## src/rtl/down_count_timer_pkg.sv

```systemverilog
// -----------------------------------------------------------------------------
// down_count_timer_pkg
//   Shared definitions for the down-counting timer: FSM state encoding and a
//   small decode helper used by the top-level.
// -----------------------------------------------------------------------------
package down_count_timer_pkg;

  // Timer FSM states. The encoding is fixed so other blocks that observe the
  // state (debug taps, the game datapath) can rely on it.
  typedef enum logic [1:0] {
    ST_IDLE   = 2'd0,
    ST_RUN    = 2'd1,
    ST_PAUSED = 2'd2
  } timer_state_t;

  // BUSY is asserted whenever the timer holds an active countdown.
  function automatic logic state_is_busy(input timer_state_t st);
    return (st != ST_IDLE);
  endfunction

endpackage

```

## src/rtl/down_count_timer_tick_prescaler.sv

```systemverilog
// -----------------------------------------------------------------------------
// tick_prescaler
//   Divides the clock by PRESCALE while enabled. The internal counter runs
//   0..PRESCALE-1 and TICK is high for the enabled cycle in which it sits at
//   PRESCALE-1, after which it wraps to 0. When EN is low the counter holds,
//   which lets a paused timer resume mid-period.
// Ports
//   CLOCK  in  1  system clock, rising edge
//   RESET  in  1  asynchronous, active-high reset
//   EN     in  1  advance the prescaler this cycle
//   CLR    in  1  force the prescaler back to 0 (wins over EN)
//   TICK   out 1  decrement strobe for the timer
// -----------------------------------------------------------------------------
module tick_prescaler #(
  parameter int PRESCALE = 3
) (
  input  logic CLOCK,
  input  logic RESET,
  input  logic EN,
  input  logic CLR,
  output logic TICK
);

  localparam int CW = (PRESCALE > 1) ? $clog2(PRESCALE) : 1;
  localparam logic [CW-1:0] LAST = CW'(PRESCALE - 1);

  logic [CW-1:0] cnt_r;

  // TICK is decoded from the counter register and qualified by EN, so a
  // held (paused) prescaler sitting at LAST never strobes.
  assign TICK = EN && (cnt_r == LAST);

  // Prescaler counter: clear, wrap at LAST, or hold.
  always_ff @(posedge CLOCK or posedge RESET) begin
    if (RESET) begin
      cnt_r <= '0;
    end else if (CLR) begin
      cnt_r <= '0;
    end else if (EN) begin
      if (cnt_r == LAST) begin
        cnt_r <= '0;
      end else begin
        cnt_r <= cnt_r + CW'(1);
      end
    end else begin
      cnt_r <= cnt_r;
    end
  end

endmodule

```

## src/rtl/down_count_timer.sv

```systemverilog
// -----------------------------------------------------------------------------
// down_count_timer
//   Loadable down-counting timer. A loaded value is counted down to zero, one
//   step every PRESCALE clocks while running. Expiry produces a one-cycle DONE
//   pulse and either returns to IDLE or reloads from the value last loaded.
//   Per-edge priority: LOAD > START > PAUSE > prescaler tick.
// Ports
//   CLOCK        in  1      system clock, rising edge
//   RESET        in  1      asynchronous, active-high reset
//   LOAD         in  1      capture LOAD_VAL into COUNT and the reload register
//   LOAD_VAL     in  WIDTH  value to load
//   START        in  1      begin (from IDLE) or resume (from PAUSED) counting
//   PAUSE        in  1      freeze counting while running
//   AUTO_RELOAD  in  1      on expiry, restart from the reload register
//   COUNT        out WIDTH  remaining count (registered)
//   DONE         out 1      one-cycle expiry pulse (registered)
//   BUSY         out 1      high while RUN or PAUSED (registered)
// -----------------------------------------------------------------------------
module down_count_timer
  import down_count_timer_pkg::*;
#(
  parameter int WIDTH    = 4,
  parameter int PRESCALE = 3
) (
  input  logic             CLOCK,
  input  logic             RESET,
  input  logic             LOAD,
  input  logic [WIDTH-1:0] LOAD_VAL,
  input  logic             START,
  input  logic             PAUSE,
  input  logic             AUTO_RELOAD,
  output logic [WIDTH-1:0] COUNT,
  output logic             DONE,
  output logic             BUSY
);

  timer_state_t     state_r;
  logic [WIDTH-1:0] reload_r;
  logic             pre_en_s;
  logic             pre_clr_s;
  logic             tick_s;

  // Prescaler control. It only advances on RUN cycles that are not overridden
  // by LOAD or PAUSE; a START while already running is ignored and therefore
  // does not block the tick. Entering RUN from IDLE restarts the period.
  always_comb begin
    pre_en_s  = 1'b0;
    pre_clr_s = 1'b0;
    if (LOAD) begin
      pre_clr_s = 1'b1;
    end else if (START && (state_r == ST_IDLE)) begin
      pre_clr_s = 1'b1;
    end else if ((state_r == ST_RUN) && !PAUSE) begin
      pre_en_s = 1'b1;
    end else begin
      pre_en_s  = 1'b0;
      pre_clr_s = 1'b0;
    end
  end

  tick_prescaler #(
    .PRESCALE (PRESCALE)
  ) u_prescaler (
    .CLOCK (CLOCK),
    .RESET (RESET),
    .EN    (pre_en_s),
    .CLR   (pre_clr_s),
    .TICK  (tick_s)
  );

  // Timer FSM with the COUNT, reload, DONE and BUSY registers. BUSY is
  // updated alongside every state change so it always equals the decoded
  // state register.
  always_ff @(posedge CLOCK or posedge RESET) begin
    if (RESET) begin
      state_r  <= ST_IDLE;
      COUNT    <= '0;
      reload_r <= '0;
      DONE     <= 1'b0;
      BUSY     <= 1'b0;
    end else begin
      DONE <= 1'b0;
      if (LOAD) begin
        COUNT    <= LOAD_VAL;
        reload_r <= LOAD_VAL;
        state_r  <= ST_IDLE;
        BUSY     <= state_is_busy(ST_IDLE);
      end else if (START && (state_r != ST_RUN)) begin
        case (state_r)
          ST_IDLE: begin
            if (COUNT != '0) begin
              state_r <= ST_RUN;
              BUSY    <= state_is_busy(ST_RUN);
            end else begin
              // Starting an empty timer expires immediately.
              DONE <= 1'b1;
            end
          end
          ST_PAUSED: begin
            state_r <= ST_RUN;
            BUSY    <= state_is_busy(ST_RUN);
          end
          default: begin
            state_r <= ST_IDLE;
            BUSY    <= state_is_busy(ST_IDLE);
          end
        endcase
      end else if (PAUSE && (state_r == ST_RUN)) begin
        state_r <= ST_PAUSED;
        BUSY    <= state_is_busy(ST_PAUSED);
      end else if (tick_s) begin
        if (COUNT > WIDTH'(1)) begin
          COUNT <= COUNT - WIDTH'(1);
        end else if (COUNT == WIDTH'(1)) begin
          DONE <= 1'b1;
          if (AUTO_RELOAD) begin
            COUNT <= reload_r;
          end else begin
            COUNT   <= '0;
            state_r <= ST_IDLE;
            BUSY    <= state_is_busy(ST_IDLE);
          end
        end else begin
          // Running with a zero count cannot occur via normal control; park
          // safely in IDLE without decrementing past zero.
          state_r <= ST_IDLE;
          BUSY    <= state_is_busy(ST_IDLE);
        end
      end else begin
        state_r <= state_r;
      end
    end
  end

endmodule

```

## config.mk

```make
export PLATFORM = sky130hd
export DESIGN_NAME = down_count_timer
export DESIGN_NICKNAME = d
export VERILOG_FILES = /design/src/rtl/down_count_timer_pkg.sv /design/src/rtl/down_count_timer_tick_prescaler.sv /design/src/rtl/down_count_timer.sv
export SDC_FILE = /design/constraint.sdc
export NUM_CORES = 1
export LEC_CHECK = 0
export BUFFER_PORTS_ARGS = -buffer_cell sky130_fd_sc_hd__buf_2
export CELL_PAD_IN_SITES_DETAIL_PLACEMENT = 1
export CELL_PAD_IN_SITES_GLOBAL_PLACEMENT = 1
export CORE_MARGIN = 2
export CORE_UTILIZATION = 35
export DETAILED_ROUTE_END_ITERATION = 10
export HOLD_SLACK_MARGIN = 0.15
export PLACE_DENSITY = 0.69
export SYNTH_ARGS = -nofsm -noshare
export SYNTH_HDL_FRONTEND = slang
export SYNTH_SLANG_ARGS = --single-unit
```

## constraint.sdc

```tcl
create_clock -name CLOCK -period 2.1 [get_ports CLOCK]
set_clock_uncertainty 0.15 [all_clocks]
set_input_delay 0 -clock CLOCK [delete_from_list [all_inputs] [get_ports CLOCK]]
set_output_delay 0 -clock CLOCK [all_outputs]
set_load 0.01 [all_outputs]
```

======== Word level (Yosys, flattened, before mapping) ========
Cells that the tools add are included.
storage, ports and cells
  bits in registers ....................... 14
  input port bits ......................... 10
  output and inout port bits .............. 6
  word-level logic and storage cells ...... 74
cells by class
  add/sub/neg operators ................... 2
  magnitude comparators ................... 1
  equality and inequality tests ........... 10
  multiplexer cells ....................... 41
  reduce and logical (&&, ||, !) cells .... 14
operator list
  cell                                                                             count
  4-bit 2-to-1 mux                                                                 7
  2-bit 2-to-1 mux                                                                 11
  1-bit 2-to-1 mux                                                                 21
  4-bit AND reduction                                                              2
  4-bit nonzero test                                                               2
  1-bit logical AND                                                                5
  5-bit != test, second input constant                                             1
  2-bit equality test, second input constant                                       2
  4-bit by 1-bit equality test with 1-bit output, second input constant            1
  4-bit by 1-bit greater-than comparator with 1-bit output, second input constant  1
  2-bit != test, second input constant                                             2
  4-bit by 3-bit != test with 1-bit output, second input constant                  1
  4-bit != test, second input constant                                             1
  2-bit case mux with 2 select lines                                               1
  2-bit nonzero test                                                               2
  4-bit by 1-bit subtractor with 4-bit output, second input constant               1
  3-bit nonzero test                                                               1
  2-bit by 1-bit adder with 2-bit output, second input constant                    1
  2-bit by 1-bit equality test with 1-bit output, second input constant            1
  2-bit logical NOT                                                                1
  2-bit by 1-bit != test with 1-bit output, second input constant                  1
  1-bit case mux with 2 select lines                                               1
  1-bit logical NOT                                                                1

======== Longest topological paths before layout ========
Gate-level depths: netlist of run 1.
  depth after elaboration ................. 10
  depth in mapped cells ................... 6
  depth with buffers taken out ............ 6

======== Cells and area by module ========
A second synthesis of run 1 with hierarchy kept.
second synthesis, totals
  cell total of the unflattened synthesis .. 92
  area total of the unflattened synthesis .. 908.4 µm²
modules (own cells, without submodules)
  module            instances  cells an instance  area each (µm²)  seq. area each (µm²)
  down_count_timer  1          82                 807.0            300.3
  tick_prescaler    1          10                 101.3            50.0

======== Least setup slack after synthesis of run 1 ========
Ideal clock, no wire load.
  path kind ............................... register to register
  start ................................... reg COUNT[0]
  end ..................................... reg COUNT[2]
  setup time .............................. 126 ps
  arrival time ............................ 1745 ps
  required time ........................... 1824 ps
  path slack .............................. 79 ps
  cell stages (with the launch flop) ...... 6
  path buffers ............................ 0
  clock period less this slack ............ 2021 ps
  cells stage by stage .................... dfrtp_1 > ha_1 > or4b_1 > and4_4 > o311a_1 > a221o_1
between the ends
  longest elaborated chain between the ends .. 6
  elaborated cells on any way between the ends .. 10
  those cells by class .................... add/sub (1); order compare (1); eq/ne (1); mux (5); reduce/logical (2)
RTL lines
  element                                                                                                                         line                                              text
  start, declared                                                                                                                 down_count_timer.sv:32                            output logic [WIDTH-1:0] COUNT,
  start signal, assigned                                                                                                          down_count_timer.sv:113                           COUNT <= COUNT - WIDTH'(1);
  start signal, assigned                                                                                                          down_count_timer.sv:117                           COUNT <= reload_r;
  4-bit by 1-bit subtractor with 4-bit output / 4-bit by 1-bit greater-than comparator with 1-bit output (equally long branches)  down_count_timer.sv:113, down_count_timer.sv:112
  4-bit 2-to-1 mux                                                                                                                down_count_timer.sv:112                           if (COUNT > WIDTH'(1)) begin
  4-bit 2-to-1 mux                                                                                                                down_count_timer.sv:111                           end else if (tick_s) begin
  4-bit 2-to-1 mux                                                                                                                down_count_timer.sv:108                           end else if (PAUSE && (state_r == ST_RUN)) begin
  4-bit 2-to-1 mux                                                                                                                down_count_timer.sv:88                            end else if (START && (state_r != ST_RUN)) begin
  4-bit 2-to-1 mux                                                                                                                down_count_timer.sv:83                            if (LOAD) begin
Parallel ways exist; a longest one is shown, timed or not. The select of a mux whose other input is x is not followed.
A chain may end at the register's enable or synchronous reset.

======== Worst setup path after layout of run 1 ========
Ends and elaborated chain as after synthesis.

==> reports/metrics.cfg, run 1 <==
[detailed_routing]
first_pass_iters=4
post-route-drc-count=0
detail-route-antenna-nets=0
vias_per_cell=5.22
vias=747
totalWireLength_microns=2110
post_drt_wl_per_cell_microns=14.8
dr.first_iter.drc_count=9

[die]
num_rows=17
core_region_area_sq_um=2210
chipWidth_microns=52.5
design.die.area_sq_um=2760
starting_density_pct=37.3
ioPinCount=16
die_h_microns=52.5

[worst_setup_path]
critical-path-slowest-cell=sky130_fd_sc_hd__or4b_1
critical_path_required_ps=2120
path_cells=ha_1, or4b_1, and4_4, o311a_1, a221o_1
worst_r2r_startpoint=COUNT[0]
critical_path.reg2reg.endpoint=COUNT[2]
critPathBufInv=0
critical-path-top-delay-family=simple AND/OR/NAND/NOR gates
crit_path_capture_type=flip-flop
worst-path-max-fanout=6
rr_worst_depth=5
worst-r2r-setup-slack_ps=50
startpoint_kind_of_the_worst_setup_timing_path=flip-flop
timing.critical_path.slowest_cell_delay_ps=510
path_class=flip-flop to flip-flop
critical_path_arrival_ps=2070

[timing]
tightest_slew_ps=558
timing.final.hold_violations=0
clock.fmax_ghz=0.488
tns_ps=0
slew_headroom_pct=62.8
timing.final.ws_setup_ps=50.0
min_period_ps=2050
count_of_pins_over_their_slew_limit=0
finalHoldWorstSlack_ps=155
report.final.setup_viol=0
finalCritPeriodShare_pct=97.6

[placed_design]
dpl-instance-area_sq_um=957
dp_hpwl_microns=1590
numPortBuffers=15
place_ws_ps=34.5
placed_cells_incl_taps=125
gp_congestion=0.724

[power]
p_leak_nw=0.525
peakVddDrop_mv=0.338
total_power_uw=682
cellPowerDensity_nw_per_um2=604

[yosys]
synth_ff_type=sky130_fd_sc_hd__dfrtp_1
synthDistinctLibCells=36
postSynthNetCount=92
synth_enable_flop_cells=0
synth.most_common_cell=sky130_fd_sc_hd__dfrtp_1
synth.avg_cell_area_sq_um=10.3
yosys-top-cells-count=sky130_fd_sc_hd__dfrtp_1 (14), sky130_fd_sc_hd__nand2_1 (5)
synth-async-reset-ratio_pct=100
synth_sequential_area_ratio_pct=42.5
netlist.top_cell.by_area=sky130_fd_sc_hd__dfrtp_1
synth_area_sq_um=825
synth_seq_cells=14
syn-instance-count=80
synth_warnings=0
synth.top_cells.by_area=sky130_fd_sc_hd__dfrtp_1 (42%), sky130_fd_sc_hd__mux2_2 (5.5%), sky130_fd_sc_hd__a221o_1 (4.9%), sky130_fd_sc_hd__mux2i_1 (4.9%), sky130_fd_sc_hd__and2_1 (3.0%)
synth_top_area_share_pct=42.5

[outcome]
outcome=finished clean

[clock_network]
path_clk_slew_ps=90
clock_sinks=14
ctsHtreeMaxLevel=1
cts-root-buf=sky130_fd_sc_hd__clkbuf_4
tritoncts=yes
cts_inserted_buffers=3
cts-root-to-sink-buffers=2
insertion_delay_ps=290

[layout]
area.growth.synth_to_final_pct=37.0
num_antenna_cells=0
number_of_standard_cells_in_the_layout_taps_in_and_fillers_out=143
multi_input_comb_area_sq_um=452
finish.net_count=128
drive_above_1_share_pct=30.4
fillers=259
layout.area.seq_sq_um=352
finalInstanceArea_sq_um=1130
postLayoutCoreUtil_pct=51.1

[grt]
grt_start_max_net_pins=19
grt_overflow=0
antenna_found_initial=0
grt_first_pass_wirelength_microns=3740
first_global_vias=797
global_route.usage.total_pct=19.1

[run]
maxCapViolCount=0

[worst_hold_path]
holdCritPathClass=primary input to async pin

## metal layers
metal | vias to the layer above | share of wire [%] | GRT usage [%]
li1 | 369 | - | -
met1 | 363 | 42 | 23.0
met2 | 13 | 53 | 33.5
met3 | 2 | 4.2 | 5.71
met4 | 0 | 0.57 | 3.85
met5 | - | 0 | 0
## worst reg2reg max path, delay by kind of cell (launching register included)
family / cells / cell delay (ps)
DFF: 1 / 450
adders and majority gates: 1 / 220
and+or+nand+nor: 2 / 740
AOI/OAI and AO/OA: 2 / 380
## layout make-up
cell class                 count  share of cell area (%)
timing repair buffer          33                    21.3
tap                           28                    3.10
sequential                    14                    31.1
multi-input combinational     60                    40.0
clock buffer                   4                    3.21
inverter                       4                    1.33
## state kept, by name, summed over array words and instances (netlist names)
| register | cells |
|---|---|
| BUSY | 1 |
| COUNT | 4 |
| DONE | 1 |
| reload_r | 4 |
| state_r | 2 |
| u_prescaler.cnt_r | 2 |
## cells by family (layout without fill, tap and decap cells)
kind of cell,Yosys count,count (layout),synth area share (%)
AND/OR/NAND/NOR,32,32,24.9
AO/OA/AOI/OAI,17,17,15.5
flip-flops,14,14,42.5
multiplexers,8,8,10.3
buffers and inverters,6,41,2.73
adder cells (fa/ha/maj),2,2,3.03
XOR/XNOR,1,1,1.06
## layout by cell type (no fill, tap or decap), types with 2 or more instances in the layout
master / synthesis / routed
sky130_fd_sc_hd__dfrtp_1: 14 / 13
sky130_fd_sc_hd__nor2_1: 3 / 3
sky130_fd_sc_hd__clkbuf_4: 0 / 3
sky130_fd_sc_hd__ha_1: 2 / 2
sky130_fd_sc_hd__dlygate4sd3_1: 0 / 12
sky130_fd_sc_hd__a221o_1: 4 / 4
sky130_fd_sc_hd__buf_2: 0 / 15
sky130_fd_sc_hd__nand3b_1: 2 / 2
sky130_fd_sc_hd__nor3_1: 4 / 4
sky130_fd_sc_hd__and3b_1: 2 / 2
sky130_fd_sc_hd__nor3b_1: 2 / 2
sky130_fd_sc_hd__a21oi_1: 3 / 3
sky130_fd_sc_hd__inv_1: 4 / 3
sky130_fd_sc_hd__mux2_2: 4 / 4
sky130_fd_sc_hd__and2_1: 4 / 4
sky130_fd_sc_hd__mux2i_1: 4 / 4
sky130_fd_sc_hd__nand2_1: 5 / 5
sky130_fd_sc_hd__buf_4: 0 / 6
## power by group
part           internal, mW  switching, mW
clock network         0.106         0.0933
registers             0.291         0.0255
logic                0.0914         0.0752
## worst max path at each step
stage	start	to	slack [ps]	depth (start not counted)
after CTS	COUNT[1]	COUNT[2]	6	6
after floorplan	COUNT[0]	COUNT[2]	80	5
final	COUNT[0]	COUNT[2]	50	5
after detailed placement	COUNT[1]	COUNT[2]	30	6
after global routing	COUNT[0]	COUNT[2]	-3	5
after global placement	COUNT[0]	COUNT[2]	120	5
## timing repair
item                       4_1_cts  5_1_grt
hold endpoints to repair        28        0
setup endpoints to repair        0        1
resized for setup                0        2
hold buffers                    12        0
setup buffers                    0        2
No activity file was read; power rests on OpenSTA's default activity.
# # # # #
— Task requirements —
In the lines above, locate the string "high". Copy every line where it occurs.

— Output for this exercise —
//   0..PRESCALE-1 and TICK is high for the enabled cycle in which it sits at
//   RESET  in  1  asynchronous, active-high reset
//   RESET        in  1      asynchronous, active-high reset
//   BUSY         out 1      high while RUN or PAUSED (registered)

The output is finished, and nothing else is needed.